Contrary to popular wisdom, sex and money (or lack thereof) are not the leading causes of divorce, but rather the underlying issue: poor communication.
According to psychotherapist Laura Young, “The number one problem … in marriage is indeed effective communication. This includes how to argue with your spouse and not threaten to leave the relationship during a fight, as well as how to recognize–perhaps remember–that the annoying behaviors you feel are now intolerable have probably always been there. Perhaps you even felt they were adorable at one point.”
Staying connected is a key part of maintaining that perspective and more constructive communication, says therapist Lauren Urban-Colacicco.
“Couples spend too much time on the ‘business’ of being a married couple and not enough time staying connected, having fun together,” Urban-Colacicco tells Self. “In order for a relationship to continue to be successful, it’s necessary to foster the romantic and emotional connection between partners. Dates are extremely important, as trite as it sounds.”
Also, forget about communication techniques and choose to feel connected right now, urges relationship expert and author, Steven Stosny, Ph.D. “If you do, you’ll have a reasonable chance of your partner reciprocating,” he points out. “You will then communicate better. More importantly, you will move closer to recreating a love beyond words.”
Kara Lawler, a popular blogger for Mothering the Divide, stresses the importance of knowing when to communicate–and when to stay quiet. In other words: pick your battles. Lawler writes that she resists the urge to argue about the little things, such as when her husband leaves his shoes in the hallway or coats on the chairs. Doing so makes room—and saves energy—for more important disagreements, she says.
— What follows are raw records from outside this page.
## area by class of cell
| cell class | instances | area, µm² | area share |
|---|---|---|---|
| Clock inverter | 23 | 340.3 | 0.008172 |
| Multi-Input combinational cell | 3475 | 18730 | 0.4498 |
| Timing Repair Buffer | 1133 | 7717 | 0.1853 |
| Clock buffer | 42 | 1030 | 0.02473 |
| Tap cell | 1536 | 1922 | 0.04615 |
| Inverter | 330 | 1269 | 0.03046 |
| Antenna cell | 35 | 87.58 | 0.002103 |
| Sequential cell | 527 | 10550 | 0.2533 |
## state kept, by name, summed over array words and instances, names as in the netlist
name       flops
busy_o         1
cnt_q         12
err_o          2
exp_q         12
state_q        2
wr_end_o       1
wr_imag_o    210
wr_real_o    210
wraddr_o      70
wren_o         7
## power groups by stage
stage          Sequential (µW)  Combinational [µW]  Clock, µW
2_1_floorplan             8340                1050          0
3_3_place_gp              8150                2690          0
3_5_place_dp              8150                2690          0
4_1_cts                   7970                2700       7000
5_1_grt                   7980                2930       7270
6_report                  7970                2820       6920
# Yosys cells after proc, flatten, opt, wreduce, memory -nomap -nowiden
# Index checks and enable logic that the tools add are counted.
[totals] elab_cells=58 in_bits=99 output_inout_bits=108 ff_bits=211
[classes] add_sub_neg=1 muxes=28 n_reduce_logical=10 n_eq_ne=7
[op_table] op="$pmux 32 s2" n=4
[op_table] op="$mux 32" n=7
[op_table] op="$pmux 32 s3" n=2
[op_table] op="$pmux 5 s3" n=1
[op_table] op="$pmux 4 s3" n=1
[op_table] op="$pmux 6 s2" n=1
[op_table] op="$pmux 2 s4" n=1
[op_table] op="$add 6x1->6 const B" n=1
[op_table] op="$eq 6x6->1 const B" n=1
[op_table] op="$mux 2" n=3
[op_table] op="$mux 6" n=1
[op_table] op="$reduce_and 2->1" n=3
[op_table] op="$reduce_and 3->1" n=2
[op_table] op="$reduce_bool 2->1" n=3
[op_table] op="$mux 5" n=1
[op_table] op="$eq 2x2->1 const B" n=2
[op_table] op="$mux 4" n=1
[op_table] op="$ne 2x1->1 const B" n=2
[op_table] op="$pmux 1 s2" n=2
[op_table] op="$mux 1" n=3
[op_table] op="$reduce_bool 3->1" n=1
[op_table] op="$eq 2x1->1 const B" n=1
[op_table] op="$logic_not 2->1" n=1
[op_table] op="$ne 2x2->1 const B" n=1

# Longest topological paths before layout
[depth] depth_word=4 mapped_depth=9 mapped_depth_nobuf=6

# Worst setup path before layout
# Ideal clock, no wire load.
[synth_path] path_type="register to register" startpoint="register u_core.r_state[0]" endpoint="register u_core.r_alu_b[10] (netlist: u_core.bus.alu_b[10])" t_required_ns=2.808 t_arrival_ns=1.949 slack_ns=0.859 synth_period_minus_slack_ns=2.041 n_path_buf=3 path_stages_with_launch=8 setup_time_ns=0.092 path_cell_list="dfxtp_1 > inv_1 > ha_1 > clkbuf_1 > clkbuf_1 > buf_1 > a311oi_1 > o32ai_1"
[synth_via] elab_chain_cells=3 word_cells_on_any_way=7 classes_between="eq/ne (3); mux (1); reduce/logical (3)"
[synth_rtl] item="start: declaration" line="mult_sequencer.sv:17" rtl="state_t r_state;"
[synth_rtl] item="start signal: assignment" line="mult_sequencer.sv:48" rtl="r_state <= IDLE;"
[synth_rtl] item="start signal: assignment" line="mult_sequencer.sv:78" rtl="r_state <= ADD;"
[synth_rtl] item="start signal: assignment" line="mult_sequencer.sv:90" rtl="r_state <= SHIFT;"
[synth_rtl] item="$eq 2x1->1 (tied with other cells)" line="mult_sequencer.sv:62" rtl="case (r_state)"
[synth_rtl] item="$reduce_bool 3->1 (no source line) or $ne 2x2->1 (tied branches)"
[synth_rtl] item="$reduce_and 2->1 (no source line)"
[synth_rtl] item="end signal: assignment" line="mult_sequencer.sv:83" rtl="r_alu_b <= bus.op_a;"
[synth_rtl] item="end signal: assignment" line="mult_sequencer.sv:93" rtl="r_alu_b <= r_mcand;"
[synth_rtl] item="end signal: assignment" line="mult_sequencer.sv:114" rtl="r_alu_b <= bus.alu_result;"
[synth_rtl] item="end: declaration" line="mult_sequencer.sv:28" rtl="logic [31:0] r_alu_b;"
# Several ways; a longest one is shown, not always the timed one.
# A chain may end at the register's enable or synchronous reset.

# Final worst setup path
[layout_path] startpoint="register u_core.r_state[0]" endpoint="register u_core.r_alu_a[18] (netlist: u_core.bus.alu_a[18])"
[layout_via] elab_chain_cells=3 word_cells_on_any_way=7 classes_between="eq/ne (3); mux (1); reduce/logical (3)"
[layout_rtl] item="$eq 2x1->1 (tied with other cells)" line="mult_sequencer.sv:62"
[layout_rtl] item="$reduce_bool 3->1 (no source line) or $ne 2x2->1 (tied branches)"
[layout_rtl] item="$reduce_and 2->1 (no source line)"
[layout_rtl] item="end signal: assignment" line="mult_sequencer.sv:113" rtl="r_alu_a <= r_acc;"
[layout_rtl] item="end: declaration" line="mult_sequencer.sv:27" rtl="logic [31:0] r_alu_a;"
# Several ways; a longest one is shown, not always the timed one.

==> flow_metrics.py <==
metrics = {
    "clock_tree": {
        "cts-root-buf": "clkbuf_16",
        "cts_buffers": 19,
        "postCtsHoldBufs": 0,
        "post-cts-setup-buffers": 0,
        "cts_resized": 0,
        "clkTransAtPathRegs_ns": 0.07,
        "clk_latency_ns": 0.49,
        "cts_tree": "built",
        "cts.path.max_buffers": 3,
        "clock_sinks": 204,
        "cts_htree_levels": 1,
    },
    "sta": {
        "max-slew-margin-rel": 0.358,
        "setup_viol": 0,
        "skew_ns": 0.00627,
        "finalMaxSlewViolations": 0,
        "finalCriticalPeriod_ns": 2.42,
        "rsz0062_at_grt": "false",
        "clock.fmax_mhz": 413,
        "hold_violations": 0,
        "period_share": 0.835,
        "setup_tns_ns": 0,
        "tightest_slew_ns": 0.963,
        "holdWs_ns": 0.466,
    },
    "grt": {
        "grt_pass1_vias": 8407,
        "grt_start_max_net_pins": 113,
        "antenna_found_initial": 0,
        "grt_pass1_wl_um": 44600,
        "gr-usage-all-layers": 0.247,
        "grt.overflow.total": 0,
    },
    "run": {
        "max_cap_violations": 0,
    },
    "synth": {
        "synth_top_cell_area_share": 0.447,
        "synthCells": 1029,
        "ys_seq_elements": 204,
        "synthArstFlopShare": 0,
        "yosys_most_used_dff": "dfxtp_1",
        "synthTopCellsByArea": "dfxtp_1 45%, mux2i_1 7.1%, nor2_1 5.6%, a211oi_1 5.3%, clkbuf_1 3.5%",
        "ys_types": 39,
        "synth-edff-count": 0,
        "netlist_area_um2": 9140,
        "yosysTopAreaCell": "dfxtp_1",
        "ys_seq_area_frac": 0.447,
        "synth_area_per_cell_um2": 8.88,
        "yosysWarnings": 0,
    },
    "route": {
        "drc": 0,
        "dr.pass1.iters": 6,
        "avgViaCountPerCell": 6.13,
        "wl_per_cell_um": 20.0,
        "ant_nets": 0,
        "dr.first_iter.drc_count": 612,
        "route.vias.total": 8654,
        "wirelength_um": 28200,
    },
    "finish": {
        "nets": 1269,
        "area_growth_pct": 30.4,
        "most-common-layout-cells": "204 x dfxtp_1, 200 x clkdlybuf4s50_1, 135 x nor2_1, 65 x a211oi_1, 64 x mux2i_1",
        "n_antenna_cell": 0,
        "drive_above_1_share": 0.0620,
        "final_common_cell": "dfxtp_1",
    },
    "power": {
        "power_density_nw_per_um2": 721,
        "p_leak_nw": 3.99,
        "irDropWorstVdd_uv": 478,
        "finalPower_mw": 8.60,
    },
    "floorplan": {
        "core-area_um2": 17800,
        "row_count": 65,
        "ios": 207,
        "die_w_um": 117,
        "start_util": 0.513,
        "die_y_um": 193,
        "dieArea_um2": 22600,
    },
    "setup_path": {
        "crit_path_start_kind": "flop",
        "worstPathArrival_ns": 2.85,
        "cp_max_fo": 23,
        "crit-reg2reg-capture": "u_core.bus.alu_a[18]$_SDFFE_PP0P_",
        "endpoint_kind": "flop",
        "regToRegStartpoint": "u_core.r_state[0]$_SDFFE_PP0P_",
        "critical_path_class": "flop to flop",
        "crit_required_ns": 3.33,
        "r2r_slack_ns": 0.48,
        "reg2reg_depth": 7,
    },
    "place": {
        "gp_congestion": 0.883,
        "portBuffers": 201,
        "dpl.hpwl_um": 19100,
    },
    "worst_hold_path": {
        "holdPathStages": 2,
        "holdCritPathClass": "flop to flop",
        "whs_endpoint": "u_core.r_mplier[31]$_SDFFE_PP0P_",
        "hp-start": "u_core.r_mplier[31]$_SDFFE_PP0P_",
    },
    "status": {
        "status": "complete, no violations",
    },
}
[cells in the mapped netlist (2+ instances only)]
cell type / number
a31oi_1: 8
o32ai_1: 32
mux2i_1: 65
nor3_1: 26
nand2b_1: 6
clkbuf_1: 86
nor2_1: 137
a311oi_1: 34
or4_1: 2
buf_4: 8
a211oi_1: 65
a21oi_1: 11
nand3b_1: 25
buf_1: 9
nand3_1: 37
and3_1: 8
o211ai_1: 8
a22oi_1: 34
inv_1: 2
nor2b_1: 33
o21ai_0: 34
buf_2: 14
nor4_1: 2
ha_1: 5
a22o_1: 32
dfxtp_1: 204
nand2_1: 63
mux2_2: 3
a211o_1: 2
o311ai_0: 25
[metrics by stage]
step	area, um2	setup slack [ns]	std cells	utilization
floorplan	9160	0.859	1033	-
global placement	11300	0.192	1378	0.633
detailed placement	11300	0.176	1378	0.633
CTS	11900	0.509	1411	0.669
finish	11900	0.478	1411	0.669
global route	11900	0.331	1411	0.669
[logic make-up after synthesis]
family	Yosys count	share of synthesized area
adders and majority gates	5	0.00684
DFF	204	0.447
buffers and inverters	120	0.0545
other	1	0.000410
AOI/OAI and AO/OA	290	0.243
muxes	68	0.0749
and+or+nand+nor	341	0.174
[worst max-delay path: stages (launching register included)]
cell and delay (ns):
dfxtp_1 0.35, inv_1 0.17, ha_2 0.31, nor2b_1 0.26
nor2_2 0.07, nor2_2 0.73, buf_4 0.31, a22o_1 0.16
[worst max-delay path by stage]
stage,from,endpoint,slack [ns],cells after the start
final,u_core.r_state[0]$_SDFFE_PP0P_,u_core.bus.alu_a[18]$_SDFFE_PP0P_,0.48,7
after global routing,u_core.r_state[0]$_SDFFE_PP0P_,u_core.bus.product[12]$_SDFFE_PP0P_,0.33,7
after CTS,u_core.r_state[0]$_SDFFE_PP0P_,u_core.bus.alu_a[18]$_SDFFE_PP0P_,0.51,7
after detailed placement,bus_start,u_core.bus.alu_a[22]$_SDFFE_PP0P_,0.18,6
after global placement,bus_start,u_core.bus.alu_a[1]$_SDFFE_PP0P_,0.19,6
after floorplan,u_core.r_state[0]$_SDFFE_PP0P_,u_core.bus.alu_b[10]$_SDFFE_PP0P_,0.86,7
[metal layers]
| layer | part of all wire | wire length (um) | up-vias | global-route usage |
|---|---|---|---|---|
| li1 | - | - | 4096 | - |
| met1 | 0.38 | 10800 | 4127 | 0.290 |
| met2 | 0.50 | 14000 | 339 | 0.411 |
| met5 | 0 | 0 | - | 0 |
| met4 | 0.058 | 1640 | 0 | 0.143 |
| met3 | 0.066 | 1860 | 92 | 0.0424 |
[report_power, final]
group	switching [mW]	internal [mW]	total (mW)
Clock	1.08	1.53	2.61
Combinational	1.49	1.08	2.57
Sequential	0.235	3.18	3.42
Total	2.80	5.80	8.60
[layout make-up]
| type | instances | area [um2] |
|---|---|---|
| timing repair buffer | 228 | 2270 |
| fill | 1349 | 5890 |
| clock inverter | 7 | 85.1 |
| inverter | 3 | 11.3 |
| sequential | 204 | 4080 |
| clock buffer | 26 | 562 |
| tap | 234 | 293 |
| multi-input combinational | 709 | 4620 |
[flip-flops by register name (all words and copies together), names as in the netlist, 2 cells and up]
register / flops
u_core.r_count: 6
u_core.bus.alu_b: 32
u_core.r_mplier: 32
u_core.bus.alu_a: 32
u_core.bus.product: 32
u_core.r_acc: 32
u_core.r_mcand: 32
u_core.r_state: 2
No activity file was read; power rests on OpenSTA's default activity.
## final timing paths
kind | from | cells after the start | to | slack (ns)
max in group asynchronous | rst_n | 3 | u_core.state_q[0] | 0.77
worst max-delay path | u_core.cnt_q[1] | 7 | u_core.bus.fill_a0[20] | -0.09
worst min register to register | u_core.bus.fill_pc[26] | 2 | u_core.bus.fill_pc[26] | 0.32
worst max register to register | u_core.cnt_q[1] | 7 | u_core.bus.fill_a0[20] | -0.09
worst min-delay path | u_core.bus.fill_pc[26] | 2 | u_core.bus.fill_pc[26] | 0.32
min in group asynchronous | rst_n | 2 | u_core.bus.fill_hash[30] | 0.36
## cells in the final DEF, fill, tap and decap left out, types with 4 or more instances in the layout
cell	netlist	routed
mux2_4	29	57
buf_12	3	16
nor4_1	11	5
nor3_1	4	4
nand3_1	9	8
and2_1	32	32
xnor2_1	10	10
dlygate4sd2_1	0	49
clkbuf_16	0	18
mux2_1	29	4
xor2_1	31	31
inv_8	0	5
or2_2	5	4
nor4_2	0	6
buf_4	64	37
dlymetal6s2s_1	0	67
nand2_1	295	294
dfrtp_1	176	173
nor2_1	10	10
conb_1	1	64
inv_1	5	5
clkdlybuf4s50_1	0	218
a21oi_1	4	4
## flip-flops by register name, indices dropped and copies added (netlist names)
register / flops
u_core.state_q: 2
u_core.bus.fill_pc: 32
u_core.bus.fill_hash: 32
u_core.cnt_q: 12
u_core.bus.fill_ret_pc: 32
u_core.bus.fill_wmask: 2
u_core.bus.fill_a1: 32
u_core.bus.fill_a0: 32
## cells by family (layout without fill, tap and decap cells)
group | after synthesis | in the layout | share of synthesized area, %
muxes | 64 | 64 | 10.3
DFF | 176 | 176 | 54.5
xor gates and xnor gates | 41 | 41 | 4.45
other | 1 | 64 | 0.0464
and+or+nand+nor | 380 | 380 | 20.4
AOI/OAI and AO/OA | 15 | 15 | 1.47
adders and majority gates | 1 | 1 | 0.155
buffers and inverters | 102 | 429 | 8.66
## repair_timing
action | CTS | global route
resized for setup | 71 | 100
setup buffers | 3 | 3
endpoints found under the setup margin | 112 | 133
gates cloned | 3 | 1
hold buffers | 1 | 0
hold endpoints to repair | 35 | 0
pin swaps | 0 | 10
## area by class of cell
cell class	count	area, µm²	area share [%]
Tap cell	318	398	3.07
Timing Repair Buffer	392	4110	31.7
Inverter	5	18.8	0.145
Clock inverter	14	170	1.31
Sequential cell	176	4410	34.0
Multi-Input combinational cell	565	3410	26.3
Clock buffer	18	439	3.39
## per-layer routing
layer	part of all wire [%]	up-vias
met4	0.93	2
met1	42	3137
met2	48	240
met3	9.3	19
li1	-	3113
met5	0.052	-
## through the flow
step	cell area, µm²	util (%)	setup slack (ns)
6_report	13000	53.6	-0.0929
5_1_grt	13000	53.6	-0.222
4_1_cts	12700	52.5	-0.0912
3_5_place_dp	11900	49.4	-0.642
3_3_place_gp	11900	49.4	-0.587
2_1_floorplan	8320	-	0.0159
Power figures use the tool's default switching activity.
### config.mk
export PLATFORM = sky130hd
export DESIGN_NAME = memoria_parametrizada
export DESIGN_NICKNAME = d
export VERILOG_FILES = /design/src/rtl/memoria_parametrizada.sv
export SDC_FILE = /design/constraint.sdc
export NUM_CORES = 1
export LEC_CHECK = 0
export ABC_CLOCK_PERIOD_IN_PS = 2250
export CORE_UTILIZATION = 40
export DETAILED_ROUTE_END_ITERATION = 10
export DONT_BUFFER_PORTS = 1
export SLEW_MARGIN = 20
export SYNTH_ARGS = -nofsm -noshare
export SYNTH_HDL_FRONTEND = slang
export SYNTH_SLANG_ARGS = --single-unit
### constraint.sdc
create_clock -name clk -period 2.25 [get_ports clk]
set_input_delay 0.45 -clock clk [delete_from_list [all_inputs] [get_ports clk]]
set_output_delay 0.45 -clock clk [all_outputs]
set_load 0.02 [all_outputs]
### src/rtl/memoria_parametrizada.sv
// Single-port synchronous scratch RAM with a registered read port, a valid strobe,
// a hardware clear sweep after reset or on request, and out-of-range address detection.
module memoria_parametrizada #(
  parameter  int ANCHO       = 8,
  parameter  int PROFUNDIDAD = 16,
  localparam int AW          = $clog2(PROFUNDIDAD)
) (
  input  logic             clk,
  input  logic             rst,
  input  logic             wre,
  input  logic             rde,
  input  logic             clr,
  input  logic [ANCHO-1:0] DEentrada,
  input  logic [AW-1:0]    Direccion,
  output logic [ANCHO-1:0] DSalida,
  output logic             valido,
  output logic             ocupado,
  output logic             err_dir
);

  typedef enum logic {
    BORRADO   = 1'b0,
    OPERACION = 1'b1
  } estado_t;

  localparam logic [AW-1:0] ULTIMA = AW'(PROFUNDIDAD - 1);
  localparam logic [AW:0]   LIMITE = (AW + 1)'(PROFUNDIDAD);

  logic [ANCHO-1:0] mem [PROFUNDIDAD];
  estado_t          estado;
  logic [AW-1:0]    cnt;

  logic             en_rango;
  logic             acceso;
  logic             mem_we;
  logic [AW-1:0]    mem_dir;
  logic [ANCHO-1:0] mem_dato;

  // Only reachable as false when the depth is not a power of two.
  assign en_rango = ({1'b0, Direccion} < LIMITE);
  assign ocupado  = (estado == BORRADO);
  assign acceso   = (estado == OPERACION) && !clr;

  // The sweep and the user write share the single array write port.
  // NOTE: every output of an always_comb gets a default first so no latch is inferred.
  always_comb begin
    mem_we   = 1'b0;
    mem_dir  = Direccion;
    mem_dato = DEentrada;
    if (ocupado) begin
      mem_we   = 1'b1;
      mem_dir  = cnt;
      mem_dato = '0;
    end else if (acceso && wre && en_rango) begin
      mem_we = 1'b1;
    end
  end

  // NOTE: the array has no reset on purpose; the post-reset sweep zeroes it instead,
  // which keeps it mappable onto plain RAM macros.
  always_ff @(posedge clk) begin
    if (mem_we) mem[mem_dir] <= mem_dato;
  end

  // NOTE: sequential state uses non-blocking assignments only.
  always_ff @(posedge clk or negedge rst) begin
    if (!rst) begin
      estado  <= BORRADO;
      cnt     <= '0;
      DSalida <= '0;
      valido  <= 1'b0;
      err_dir <= 1'b0;
    end else begin
      case (estado)
        BORRADO: begin
          valido  <= 1'b0;
          err_dir <= 1'b0;
          if (clr) begin
            cnt <= '0;
          end else if (cnt == ULTIMA) begin
            estado <= OPERACION;
            cnt    <= '0;
          end else begin
            cnt <= cnt + AW'(1);
          end
        end
        OPERACION: begin
          if (clr) begin
            estado  <= BORRADO;
            cnt     <= '0;
            valido  <= 1'b0;
            err_dir <= 1'b0;
          end else begin
            valido  <= rde;
            err_dir <= (wre || rde) && !en_rango;
            // Write-first on a same-address read/write; out-of-range reads return zero.
            if (rde) begin
              if (!en_rango)  DSalida <= '0;
              else if (wre)   DSalida <= DEentrada;
              else            DSalida <= mem[Direccion];
            end
          end
        end
        default: estado <= BORRADO;
      endcase
    end
  end

endmodule

==> flow_summary.toml <==
[outcome]
outcome = "completed"

[yosys]
synth_edf_count = 128
synth_async_sr_flop_share_pct = 9.86
ys_top_cells_by_count = "edfxtp_1, mux2i_1, nor2_1, a21oi_1, nand2_1"
ys_ff_latch = 142
yosysUniqueCellTypes = 37
seq_area_frac_synth_pct = 71.9
avgSynthCellArea_um2 = 15.8
syn_inst = 370
yosys.area.top_type = "edfxtp_1"
syn_nets = 388
yosys-top-cells-area = "edfxtp_1, mux2i_1, dfrtp_1, mux4_1, a21oi_1"
yosysWarnings = 0
yosys.cell_count.top_type = "edfxtp_1"
synth-main-ff-cell = "edfxtp_1"
synth_top_area_share_pct = 65.9
syn_area_mm2 = 0.00584

[layout]
num_antenna_cells = 0
final_area_mm2 = 0.00674
fin_nets = 418
area_growth_pct = 15.4
drive_gt1_share_pct = 14.8
final_core_util_pct = 48.0

[timing]
fmax_ghz = 0.485
whs_ns = 0.0911
rsz0062_at_grt = "false"
fin_crit_ns = 2.06
fin_setup_tns_ns = 0
final.setup_skew_ns = 0.00585
slew_viol_final = 0
slew_headroom_pct = 32.0
setup_violations = 0
period_share_pct = 91.7
hold_viol_final = 0
tightest_slew_ns = 1.02

[worst_setup_path]
critPathMaxFanout = 19
arrival_ns = 2.10
worstReg2RegEnd = "mem[6][6]$_DFFE_PP_"
cp-end-kind = "flip-flop"
path_class = "flip-flop to flip-flop"
r2r_start = "estado$_DFF_PN0_"
cp-startpoint = "estado$_DFF_PN0_"
rrSetupSlack_ns = 0.19
setup.worst_path.end = "mem[6][6]$_DFFE_PP_"
reg2regPathDepth = 4
cp_data_required_time_ns = 2.29
start_kind = "flip-flop"

[route]
ant_nets = 0
wl_um = 13200
drtIter0Drc = 282
remaining_drc_errors = 0
wl_per_cell_um = 22.4
vias = 3267
first_pass_iters = 6
vias_per_cell = 5.52

[place]
port_buffers = 0
gp_congestion = 0.859
place_area_mm2 = 0.00612
post-dp-hpwl_um = 8860

[cts]
clock_sinks = 142
post-cts-setup-buffer-count = 0
cts_buffers = 17
cts_root_buf = "clkbuf_16"
clk-insertion-delay-late_ns = 0.41
ctsResizeCount = 0
cts_max_level = 4
clk_path_buf_depth = 2
clk_pin_slew_worst_paths_ns = 0.06
cts_tree = "built"
cts_hold_buffers = 1

[die]
coreArea_mm2 = 0.0140
initial_core_util_pct = 41.6
die_h_um = 123
pin_count = 28
std_cell_rows = 43
die_area_mm2 = 0.0151
die_x_um = 123

[power_and_ir_drop]
vdd_ir_drop_max_mv = 0.503
p_total_uw = 6060
p_leak_uw = 0.00250
powerDensity_mw_per_mm2 = 900

[hold_path]
hp-start = "clr"
hp-class = "input pin to flip-flop"

[grt]
gr-total-overflow = 0
grt_start_max_net_pins = 45
antenna_found_initial = 0
grt_usage_pct = 19.2
grt_pass1_vias = 3245
grt_pass1_wl_um = 19800

[flow_run]
drv_cap = 0
==> metal layers <==
layer,vias to the layer above,routed length (um),track usage (%)
met2,116,6170,28.7
met3,27,850,6.92
met5,-,0,0
met1,1636,5830,25.4
li1,1488,-,-
met4,0,387,7.85
==> metrics by stage <==
stage | std cells | worst slack (ns)
floorplan | 370 | 0.259
global placement | 560 | 0.200
detailed placement | 560 | 0.164
CTS | 592 | 0.146
global route | 592 | 0.0507
finish | 592 | 0.187
==> layout make-up <==
class / count / area, um^2
fillers: 1150 / 7300
clock inverters: 14 / 175
clock buffers: 17 / 425
inverters: 12 / 45.0
multi-input cells: 196 / 1440
well taps: 180 / 225
flip-flops and latches: 142 / 4190
repair buffers: 31 / 235
==> kinds of logic (layout without fill, tap and decap cells) <==
kind of cell | after synthesis | in the layout | synth area share [%]
flip-flops | 142 | 142 | 71.9
XOR/XNOR | 1 | 1 | 0.150
buffers and inverters | 32 | 74 | 3.56
other | 1 | 1 | 0.0642
multiplexers | 57 | 57 | 11.9
AND/OR/NAND/NOR | 72 | 72 | 5.60
AO/OA/AOI/OAI | 64 | 64 | 6.69
adder cells (fa/ha/maj) | 1 | 1 | 0.214
==> critical path, cell delays in order, from the launching register on <==
cell and delay (ns):
dfrtp_1 0.70, nand4bb_1 0.16, o21ai_0 0.13, nand2_1 0.11
nor2_1 0.58
==> layout by cell type, fill, tap and decap left out, drive strengths merged <==
| cell | synthesis | final |
|---|---|---|
| edfxtp | 128 | 128 |
| mux2i | 49 | 49 |
| nor2 | 32 | 32 |
| buf | 18 | 30 |
| a21oi | 27 | 27 |
| nand2 | 18 | 18 |
| clkbuf | 2 | 17 |
| dfrtp | 14 | 14 |
| a22oi | 14 | 14 |
| inv | 12 | 12 |
| a31oi | 9 | 9 |
| clkinv | 0 | 9 |
| mux4 | 8 | 8 |
| nand3 | 6 | 6 |
| o21ai | 6 | 6 |
| o211ai | 5 | 5 |
| bufinv | 0 | 4 |
| and2 | 3 | 3 |
| nand4 | 3 | 3 |
| a221oi | 3 | 3 |
| nor2b | 3 | 3 |
| nand2b | 1 | 1 |
| nand4b | 1 | 1 |
| nor3 | 1 | 1 |
| nand4bb | 1 | 1 |
| nor3b | 1 | 1 |
| nand3b | 1 | 1 |
| xnor2 | 1 | 1 |
| or3 | 1 | 1 |
| ha | 1 | 1 |
| conb | 1 | 1 |
| clkinvlp | 0 | 1 |
| dlygate4sd3 | 0 | 1 |
==> flip-flops by register name, summed over array words and instances (netlist names) <==
register and count:
mem 128, DSalida 8, cnt 4, estado 1, valido 1
==> report_power, final <==
part	internal, uW	switching (uW)
clock network	1830	1020
registers	2920	47.2
logic	108	149
total	4850	1220
==> worst min path at each step <==
| stage | to | slack, ns | depth (start not counted) |
|---|---|---|---|
| 2_1_floorplan | DSalida[0]$_DFFE_PN0P_ | 0.15 | 0 |
| 6_report | estado$_DFF_PN0_ | 0.09 | 1 |
| 4_1_cts | estado$_DFF_PN0_ | 0.08 | 1 |
| 3_3_place_gp | valido$_DFF_PN0_ | 0.15 | 0 |
| 3_5_place_dp | valido$_DFF_PN0_ | 0.15 | 0 |
| 5_1_grt | estado$_DFF_PN0_ | 0.07 | 1 |
No activity file was read; power rests on OpenSTA's default activity.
“For us, the secret seems to be in staying quiet about one another’s insignificant faults but at the same time, speaking up when needed—like over essential things, character things, big things, kid things, but mostly in doing so gently and with respect,” Lawler writes. “Sometimes, we do it loudly, I guess, but we choose our battles carefully.”
By making a concerted effort to stay connected to your spouse and picking your battles, the energy in your marriage will invariably shift in a more positive direction.